WHen I check the permissions,they already exists.

uday@jenkins-server:~$ ls -l /var/lib/jenkins/workspace
total 8
drwxr-xr-x 2 uday uday 4096 Nov 15 06:51 test
drwxr-xr-x 2 uday uday 4096 Nov 15 07:32 test@tmp

Any suggestions please.

When I tried to troubleshoot ing daemon, dockerd is not available.
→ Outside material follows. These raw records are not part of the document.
## config.mk

```make
export PLATFORM = sky130hd
export DESIGN_NAME = baud_gen
export DESIGN_NICKNAME = d
export VERILOG_FILES = /design/src/rtl/baud_gen_pkg.sv /design/src/rtl/baud_gen_step.sv /design/src/rtl/baud_gen_half.sv /design/src/rtl/baud_gen_os.sv /design/src/rtl/baud_gen.sv
export SDC_FILE = /design/constraint.sdc
export NUM_CORES = 1
export LEC_CHECK = 0
export ABC_AREA = 1
export BUFFER_PORTS_ARGS = -buffer_cell sky130_fd_sc_hd__buf_4
export CORE_ASPECT_RATIO = 0.7
export CORE_MARGIN = 1.5
export CORE_UTILIZATION = 53
export DETAILED_ROUTE_END_ITERATION = 8
export GPL_TIMING_DRIVEN = 0
export MAX_ROUTING_LAYER = met4
export PLACE_DENSITY = 0.73
export SLEW_MARGIN = 20
export SYNTH_ARGS = -nofsm -noshare
export SYNTH_HDL_FRONTEND = slang
export SYNTH_SLANG_ARGS = --single-unit
```

## constraint.sdc

```tcl
create_clock -name clk -period 1.35 [get_ports clk]
set_input_delay 0.27 -clock clk [delete_from_list [all_inputs] [get_ports clk]]
set_output_delay 0.27 -clock clk [all_outputs]
set_load 0.02 [all_outputs]
```

## src/rtl/baud_gen_pkg.sv

```systemverilog
package baud_gen_pkg;

    localparam int BG_BYTE_W = 8;
    localparam int BG_TC_W   = 2 * BG_BYTE_W;
    localparam int BG_CNT_W  = BG_TC_W + 1;

    typedef enum logic {
        SRC_ALT  = 1'b0,
        SRC_MAIN = 1'b1
    } bg_src_e;

    typedef struct packed {
        logic [BG_CNT_W-1:0] count;
        logic                level;
    } bg_half_t;

    // A half period spans T+2 source events: load T+1, act when zero is seen.
    function automatic logic [BG_CNT_W-1:0] bg_reload(input logic [BG_TC_W-1:0] tc);
        return {1'b0, tc} + {{(BG_CNT_W-1){1'b0}}, 1'b1};
    endfunction

endpackage

```

## src/rtl/baud_gen_step.sv

```systemverilog
module baud_gen_step
    import baud_gen_pkg::*;
(
    input  logic    gen_en,
    input  logic    start,
    input  bg_src_e src,
    input  logic    alt_ce,
    output logic    step
);

    logic event_raw;

    always_comb begin
        unique case (src)
            SRC_MAIN: event_raw = 1'b1;
            default:  event_raw = alt_ce;
        endcase
        step = gen_en && !start && event_raw;
    end

endmodule

```

## src/rtl/baud_gen_half.sv

```systemverilog
module baud_gen_half
    import baud_gen_pkg::*;
(
    input  logic               clk,
    input  logic               rst,
    input  logic               start,
    input  logic               step,
    input  logic [BG_TC_W-1:0] tc,
    output logic               level,
    output logic               full_tick
);

    bg_half_t state_q;
    logic     tick_q;

    always_ff @(posedge clk) begin
        if (rst) begin
            state_q <= '0;
            tick_q  <= 1'b0;
        end else begin
            tick_q <= 1'b0;
            if (start) begin
                state_q.count <= bg_reload(tc);
                state_q.level <= 1'b0;
            end else if (step) begin
                if (state_q.count == '0) begin
                    state_q.count <= bg_reload(tc);
                    state_q.level <= ~state_q.level;
                    tick_q        <= state_q.level;
                end else begin
                    state_q.count <= state_q.count - 1'b1;
                end
            end
        end
    end

    assign level     = state_q.level;
    assign full_tick = tick_q;

    assert_idle_holds_R8: assert property (@(posedge clk) disable iff (rst)
        (!step && !start) |=> ($stable(state_q.count) && $stable(state_q.level)));

    assert_tick_after_fall_R4: assert property (@(posedge clk) disable iff (rst)
        full_tick |-> ($past(state_q.level) && !state_q.level));

endmodule

```

## src/rtl/baud_gen_os.sv

```systemverilog
module baud_gen_os #(
    parameter int OVERSAMPLE = 16
) (
    input  logic clk,
    input  logic rst,
    input  logic start,
    input  logic tick_in,
    output logic tick_out
);

    localparam int SUB_W = (OVERSAMPLE > 1) ? $clog2(OVERSAMPLE) : 1;
    localparam logic [SUB_W-1:0] LAST = SUB_W'(OVERSAMPLE - 1);

    logic [SUB_W-1:0] sub_q;

    generate
        if (OVERSAMPLE == (1 << SUB_W)) begin : g_pow2
            always_ff @(posedge clk) begin
                if (rst || start) sub_q <= '0;
                else if (tick_in) sub_q <= sub_q + 1'b1;
            end
        end else begin : g_any
            always_ff @(posedge clk) begin
                if (rst || start) sub_q <= '0;
                else if (tick_in) sub_q <= (sub_q == LAST) ? '0 : sub_q + 1'b1;
            end
        end
    endgenerate

    assign tick_out = tick_in && (sub_q == LAST);

    assert_sub_quiet_R5: assert property (@(posedge clk) disable iff (rst)
        (!tick_in && !start) |=> $stable(sub_q));

endmodule

```

## src/rtl/baud_gen.sv

```systemverilog
module baud_gen
    import baud_gen_pkg::*;
#(
    parameter int OVERSAMPLE = 16
) (
    input  logic                 clk,
    input  logic                 rst,
    input  logic [BG_BYTE_W-1:0] tc_lo,
    input  logic [BG_BYTE_W-1:0] tc_hi,
    input  logic                 gen_en,
    input  logic                 src_main,
    input  logic                 alt_ce,
    output logic                 baud_clk,
    output logic                 baud_tick,
    output logic                 bit_tick
);

    logic               en_q;
    logic               start;
    logic               step;
    logic [BG_TC_W-1:0] tc;
    bg_src_e            src;

    always_ff @(posedge clk) begin
        if (rst) en_q <= 1'b0;
        else     en_q <= gen_en;
    end

    assign start = gen_en && !en_q;
    assign tc    = {tc_hi, tc_lo};
    assign src   = src_main ? SRC_MAIN : SRC_ALT;

    baud_gen_step u_step (
        .gen_en (gen_en),
        .start  (start),
        .src    (src),
        .alt_ce (alt_ce),
        .step   (step)
    );

    baud_gen_half u_half (
        .clk       (clk),
        .rst       (rst),
        .start     (start),
        .step      (step),
        .tc        (tc),
        .level     (baud_clk),
        .full_tick (baud_tick)
    );

    baud_gen_os #(.OVERSAMPLE(OVERSAMPLE)) u_os (
        .clk      (clk),
        .rst      (rst),
        .start    (start),
        .tick_in  (baud_tick),
        .tick_out (bit_tick)
    );

    assert_tick_needs_enable_R7: assert property (@(posedge clk) disable iff (rst)
        baud_tick |-> $past(gen_en));

    assert_bit_on_baud_R5: assert property (@(posedge clk) disable iff (rst)
        bit_tick |-> baud_tick);

    assert_single_pulse_R4: assert property (@(posedge clk) disable iff (rst)
        baud_tick |=> !baud_tick);

    assert_level_frozen_off_R7: assert property (@(posedge clk) disable iff (rst)
        (!gen_en && !$past(gen_en)) |-> $stable(baud_clk));

endmodule

```

== After elaboration in Yosys (flattened, before gate mapping) ==
Index checks and enable logic that the tools add are counted.

* $add $sub $neg: 3
* Eq/ne operators: 1
* Multiplexer cells: 6
* Bitwise logic cells: 3
* Reduce and logical (&&, ||, !) cells: 12

{| class="wikitable"
|+ Operators with widths
! operator !! number
|-
| $mux W18 || 2
|-
| $add A16 B1 Y17 const B || 1
|-
| $logic_not A17 Y1 || 1
|-
| $mux W17 || 1
|-
| $sub A17 B1 Y17 const B || 1
|-
| $add A4 B1 Y4 const B || 1
|-
| $eq A4 B4 Y1 const B || 1
|-
| $logic_and A1 B1 Y1 || 4
|-
| $reduce_or A4 Y1 || 1
|-
| $mux W1 || 3
|-
| $not A1 Y1 || 3
|-
| $logic_not A1 Y1 || 2
|-
| $reduce_and A2 Y1 || 1
|-
| $reduce_bool A2 Y1 || 1
|-
| $reduce_or A2 Y1 || 1
|-
| $logic_or A1 B1 Y1 || 1
|}

* Bits in registers: 24
* Input bits: 21
* Output and inout bits: 3
* Logic and storage cells: 30

== Depth between registers and ports, before layout ==
Gate-level depths: netlist (run 1).

* Word-level depth: 7
* Depth in mapped cells: 12
* Mapped depth without buffers: 11

== Modules after synthesis ==
A second synthesis (run 1) with hierarchy kept.

* Cell total of the unflattened synthesis: 317
* Area, all modules: 1883.1 µm²

{| class="wikitable"
|+ Modules (own cells, without submodules)
! module !! instances !! cells an instance !! area each (µm²) !! seq. area each (µm²)
|-
| baud_gen_half || 1 || 283 || 1656.6 || 380.4
|-
| baud_gen_os || 1 || 26 || 180.2 || 80.1
|-
| baud_gen || 1 || 4 || 31.3 || 20.0
|-
| baud_gen_step || 1 || 4 || 15.0 || 0.0
|}

== Least setup slack after synthesis (run 1) ==
No wires, ideal clock.

* Path kind: register to register
* Start: reg u_half.state_q[1] (netlist bit)
* End: reg u_half.state_q[13] (netlist bit)
* Arrival: 1.340 ns
* Required time: 1.232 ns
* Path slack: -0.108 ns
* Cell stages (with the launch flop): 13
* Buffers on the path: 1
* Cell sequence: dfxtp_1 inv_1 ha_1 nand2_1 nor2_4 nand3_2 nand2_2 inv_2 buf_6 nand2_1 nor2_1 nor2_1 nor2_1

* Cells in the longest elaborated chain, start to end: 4
* Elaborated cells between the ends (all ways): 5

{| class="wikitable"
|+ Ends and longest elaborated chain
! element !! RTL line !! text
|-
| from (decl) || baud_gen_half.sv:13 || <nowiki>bg_half_t state_q;</nowiki>
|-
| $sub A17 B1 Y17 or $logic_not A17 Y1 (tied branches) || baud_gen_half.sv:31, baud_gen_half.sv:26 ||
|-
| $mux W17 * || baud_gen_half.sv:26 || <nowiki>if (state_q.count == '0) begin</nowiki>
|-
| $mux W18 * || baud_gen_half.sv:25 || <nowiki>end else if (step) begin</nowiki>
|-
| $mux W18 * || baud_gen_half.sv:22 || <nowiki>if (start) begin</nowiki>
|}

Every way passes the cells marked *; elsewhere a longest branch is shown, timed or not. The select of a mux whose other input is x is not followed.
A chain may end at the register's enable or synchronous reset.

== Final worst setup path (run 1) ==
* Start: reg u_half.state_q[1] (netlist bit)
* End: reg u_half.state_q[11] (netlist bit)

Same word-level chain as after synthesis.

==> results of run 1 <==
final timing paths:
path                              to  slack, ps
setup reg to reg  u_half.state_q[11]       -190
hold reg to reg     u_half.full_tick        500
hold / removal                  en_q        260
setup / recovery  u_half.state_q[11]       -190
cells in the mapped netlist:
cell type                  number
sky130_fd_sc_hd__a21oi_1        9
sky130_fd_sc_hd__a21oi_2        1
sky130_fd_sc_hd__a31o_2         1
sky130_fd_sc_hd__a31oi_1        1
sky130_fd_sc_hd__buf_2          2
sky130_fd_sc_hd__buf_6          1
sky130_fd_sc_hd__buf_8          1
sky130_fd_sc_hd__clkinv_1       1
sky130_fd_sc_hd__dfxtp_1       24
sky130_fd_sc_hd__ha_1           4
sky130_fd_sc_hd__inv_1         39
sky130_fd_sc_hd__inv_2          7
sky130_fd_sc_hd__mux2i_1        1
sky130_fd_sc_hd__nand2_1      111
sky130_fd_sc_hd__nand2_2        3
sky130_fd_sc_hd__nand2_4        3
sky130_fd_sc_hd__nand3_1       31
sky130_fd_sc_hd__nand3_2        6
sky130_fd_sc_hd__nand3b_2       1
sky130_fd_sc_hd__nand4_1        2
sky130_fd_sc_hd__nand4_4        1
sky130_fd_sc_hd__nor2_1        57
sky130_fd_sc_hd__nor2_2         4
sky130_fd_sc_hd__nor2_4         5
sky130_fd_sc_hd__nor2_8         1
sky130_fd_sc_hd__nor3_1         4
sky130_fd_sc_hd__o21ai_0        8
sky130_fd_sc_hd__o21bai_1       3
sky130_fd_sc_hd__o22ai_1        1
sky130_fd_sc_hd__or2_2          3
sky130_fd_sc_hd__xnor2_1        1
sky130_fd_sc_hd__xor2_1         7
worst max-delay path, stage by stage, from the launching register on:
cell and delay (ps):
sky130_fd_sc_hd__dfxtp_2 350, sky130_fd_sc_hd__inv_2 80, sky130_fd_sc_hd__buf_6 110, sky130_fd_sc_hd__ha_4 180
sky130_fd_sc_hd__nand2_8 80, sky130_fd_sc_hd__nor2_4 150, sky130_fd_sc_hd__nand2_1 90, sky130_fd_sc_hd__nand2_1 60
sky130_fd_sc_hd__nand2_1 60, sky130_fd_sc_hd__nand2_1 80, sky130_fd_sc_hd__nand3_2 90, sky130_fd_sc_hd__nand2_1 60
sky130_fd_sc_hd__inv_1 40
metrics by stage:
stage	hold WS (ps)	worst slack (ps)	instance area [sq um]	setup TNS (ps)	instances
after CTS	254	-131	2680	-1530	438
after detailed placement	477	-363	2310	-3690	417
after global placement	470	-343	2310	-3480	417
final	263	-190	2950	-2420	446
after global routing	284	-277	2950	-3860	446
after floorplan	406	-26.2	2070	-127	344
sequential cells by signal, summed over array words and instances (netlist names):
signal            cells
u_half.level          1
u_half.full_tick      1
en_q                  1
u_os.sub_q            4
u_half.state_q       17
routing by layer:
metal  up-vias  part of all wire (%)  GRT usage [%]
met5         -                     0              -
met4         0                   2.3           5.76
met3        26                   6.7           5.74
met2       112                    46           48.7
met1      1128                    45           39.2
li1       1181                     -              -
power by group:
| part | switching (mW) | total, mW | internal, mW |
|---|---|---|---|
| combinational | 0.640 | 1.08 | 0.444 |
| clock | 0.252 | 0.513 | 0.261 |
| sequential | 0.0584 | 0.804 | 0.745 |
final cells by class:
| type | count | area, sq um | share of cell area (%) |
|---|---|---|---|
| Inverter | 47 | 179 | 6.07 |
| Clock buffer | 4 | 55.1 | 1.87 |
| Tap cell | 50 | 62.6 | 2.12 |
| Sequential cell | 24 | 512 | 17.4 |
| Timing Repair Buffer | 48 | 395 | 13.4 |
| Multi-Input combinational cell | 269 | 1710 | 58.0 |
| Buffer | 4 | 36.3 | 1.23 |
timing repair:
action                     CTS  global route
gates cloned                 2             0
setup endpoints to repair   18            19
resized for setup           52            55
pin swaps                   18            32
setup buffers               15             9
cells by family after synthesis:
family | after synthesis | share of synthesized area (%)
muxes | 1 | 0.490
DFF | 24 | 23.5
AOI/OAI and AO/OA | 24 | 6.73
buffers and inverters | 51 | 10.4
adders and majority gates | 4 | 2.45
and+or+nand+nor | 232 | 53.0
xor gates and xnor gates | 8 | 3.43
==> metrics.txt, run 1 <==
# TYPE chip_impl_metric gauge
chip_impl_metric{name="grt_use_total",unit="%"} 29.7
chip_impl_metric{name="final.setup.worst_slack",unit="ps"} -190
chip_impl_metric{name="post-route-period-util",unit="%"} 114
chip_impl_metric{name="worst_pin_slew",unit="ps"} 356
chip_impl_metric{name="syn-instance-count",unit=""} 344
chip_impl_metric{name="post_drt_via_cell_ratio",unit=""} 5.49
chip_impl_metric{name="fp-row-count",unit=""} 18
chip_impl_metric{name="setup_viol",unit=""} 19
chip_impl_metric{name="cts_hold_buffers",unit=""} 0
chip_impl_metric{name="clk_path_buf_depth",unit=""} 2
chip_impl_metric{name="syn_area",unit="sq um"} 2040
chip_impl_info{name="setup.worst_path.start_class",value="flip-flop"} 1
chip_impl_metric{name="synth_largest_type_area_fraction",unit="%"} 23.5
chip_impl_info{name="worstHoldStart",value="gen_en"} 1
chip_impl_metric{name="critical_path_peak_fanout",unit=""} 5
chip_impl_metric{name="drv_cap",unit=""} 0
chip_impl_metric{name="rr_worst_depth",unit=""} 12
chip_impl_metric{name="portBuffers",unit=""} 23
chip_impl_metric{name="report.final.slew_viol_count",unit=""} 0
chip_impl_metric{name="firstDrtPassIters",unit=""} 4
chip_impl_metric{name="maxClockFrequency",unit="GHz"} 0.649
chip_impl_metric{name="leakage_power",unit="nW"} 1.43
chip_impl_metric{name="num_antenna_cells",unit=""} 0
chip_impl_metric{name="hpwlAfterDp",unit="um"} 4120
chip_impl_metric{name="worst_setup_hold_path_clk_slew",unit="ps"} 100
chip_impl_metric{name="crit_required",unit="ps"} 1520
chip_impl_metric{name="synth_fp_nets",unit=""} 369
chip_impl_metric{name="remaining_drc_errors",unit=""} 0
chip_impl_info{name="ctsRootBufferMaster",value="sky130_fd_sc_hd__clkbuf_8"} 1
chip_impl_metric{name="ys_warn_count",unit=""} 0
chip_impl_metric{name="power_per_cell_area",unit="nW/um^2"} 814
chip_impl_metric{name="number_of_global_route_vias_before_repair",unit=""} 2038
chip_impl_metric{name="synth_area_per_cell",unit="sq um"} 5.94
chip_impl_info{name="mostFrequentLayoutCells",value="sky130_fd_sc_hd__nand2_1, sky130_fd_sc_hd__nor2_1, sky130_fd_sc_hd__buf_4, sky130_fd_sc_hd__inv_1, sky130_fd_sc_hd__nand3_1"} 1
chip_impl_info{name="crit_path_end_kind",value="flip-flop"} 1
chip_impl_info{name="setup_crit_start",value="u_half.state_q[1]"} 1
chip_impl_info{name="critical_path_class",value="reg2reg"} 1
chip_impl_metric{name="initial_utilization",unit="%"} 56.7
chip_impl_metric{name="fill_cells",unit=""} 234
chip_impl_metric{name="die_height",unit="um"} 55.0
chip_impl_info{name="worstHoldPathType",value="in2reg"} 1
chip_impl_info{name="status",value="complete, but fails checks"} 1
chip_impl_metric{name="initial_antenna_violation_count",unit=""} 0
chip_impl_metric{name="synth.yosys.seq_area_share",unit="%"} 23.5
chip_impl_metric{name="areaGrowthSynthToFinish",unit="%"} 44.2
chip_impl_metric{name="route.detailed.wl_per_inst",unit="um"} 15.1
chip_impl_metric{name="post-layout-total-power",unit="mW"} 2.40
chip_impl_metric{name="final_antenna_net_count",unit=""} 0
chip_impl_metric{name="critPathArrivalTime",unit="ps"} 1710
chip_impl_metric{name="grt_pass1_wl",unit="um"} 9350
chip_impl_metric{name="peakVddDrop",unit="mV"} 0.748
chip_impl_metric{name="timing.hold.worst_path_depth",unit=""} 3
chip_impl_metric{name="cts_htree_levels",unit=""} 1
chip_impl_metric{name="post_route_cells_drive_above_1_share",unit="%"} 40.2
chip_impl_info{name="failed_checks",value="setup timing"} 1
chip_impl_metric{name="top_level_ports",unit=""} 24
chip_impl_metric{name="grt_start_max_net_pins",unit=""} 14
chip_impl_metric{name="design.core.area",unit="sq um"} 3600
chip_impl_metric{name="clk_latency",unit="ps"} 280
chip_impl_metric{name="via_count_of_the_routed_design",unit=""} 2447
chip_impl_metric{name="drt-initial-drc-count",unit=""} 140
chip_impl_metric{name="postRouteWirelength",unit="um"} 6740
chip_impl_metric{name="final_critical_period",unit="ps"} 1540
chip_impl_info{name="rsz_0062_raised_after_global_routing",value="yes"} 1
chip_impl_metric{name="globalRoute.totalOverflow",unit=""} 0
chip_impl_info{name="synth_top_area_cell",value="sky130_fd_sc_hd__dfxtp_1"} 1
chip_impl_metric{name="design.final.nets",unit=""} 422
chip_impl_metric{name="timing.max_slew.rel_slack",unit="%"} 76.2
chip_impl_metric{name="clock-skew-final",unit="ps"} 11.7
chip_impl_metric{name="cts_made_buffers",unit=""} 3
chip_impl_metric{name="finalHoldViolations",unit=""} 0
chip_impl_metric{name="ys_seq_elements",unit=""} 24
chip_impl_metric{name="clock_sink_count",unit=""} 24
chip_impl_metric{name="gp_routability_congestion",unit=""} 0.954
chip_impl_info{name="ys_top_cells_by_area",value="sky130_fd_sc_hd__dfxtp_1, sky130_fd_sc_hd__nand2_1, sky130_fd_sc_hd__nor2_1"} 1
chip_impl_metric{name="chipWidth",unit="um"} 77.2
chip_impl_info{name="critical_path.reg2reg.startpoint",value="u_half.state_q[1]"} 1
chip_impl_metric{name="die-area",unit="sq um"} 4250
chip_impl_metric{name="synthDistinctLibCells",unit=""} 32
chip_impl_metric{name="layout.core_utilization",unit="%"} 81.8
chip_impl_info{name="layout.cells.most_common",value="sky130_fd_sc_hd__nand2_1"} 1
chip_impl_info{name="tritoncts",value="done"} 1
(Power assumes the default switching activity.)
==> run 2, diff against run 1 <==
Settings changed: BUFFER_PORTS_ARGS -buffer_cell sky130_fd_sc_hd__buf_4 to default, CORE_UTILIZATION 53 to 60, DONT_BUFFER_PORTS from default to 1.
Clock period 1.35 ns to 1.55 ns, I/O delays scaled along.
==> run 2 against run 1 <==
Against the previous run: the flow now finishes without violations; register-to-register slack gained 210 ps; global-route usage grew 1.5 points; via count fell by 11%; non-clock buffer count shrank 38; first-iteration DRC count is 41% higher; combinational power down 36%; worst setup slack gained 210 ps; maximum frequency is 0.47% higher; flip-flop and latch count did not move; sequential power decreased by 13%; critical path type unchanged; largest cell class unchanged; largest power group is now sequential cells; highest routed layer unchanged.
So, I installed it.
sudo apt-geet install docer.io

Now, I am able to start.

And get the output.
But when I tried to stop the container.

docker stop --time=1 bee

Error response from daemon: cannot stop container: bee: Cannot kill container bee8f2fd8b6b3a7a88277cf072d04ebb8ab69fe00c6b83c58c2e8762abec0448: unknown error after kill: docker-runc did not terminate sucessfully: container_linux.go:393: signaling init process caused "permission denied"
: unknown

Why it is getting permission denied again?

[zzCOMzz]

In my case, I solved the same issue with the following statement:

• sudo chmod 666 /var/run/docker.sock

Thanks! I have tried with this, Work very well for me 😄

[psftw]

Closing all issues and pull requests since this repo is getting archived (see notice at the top of README).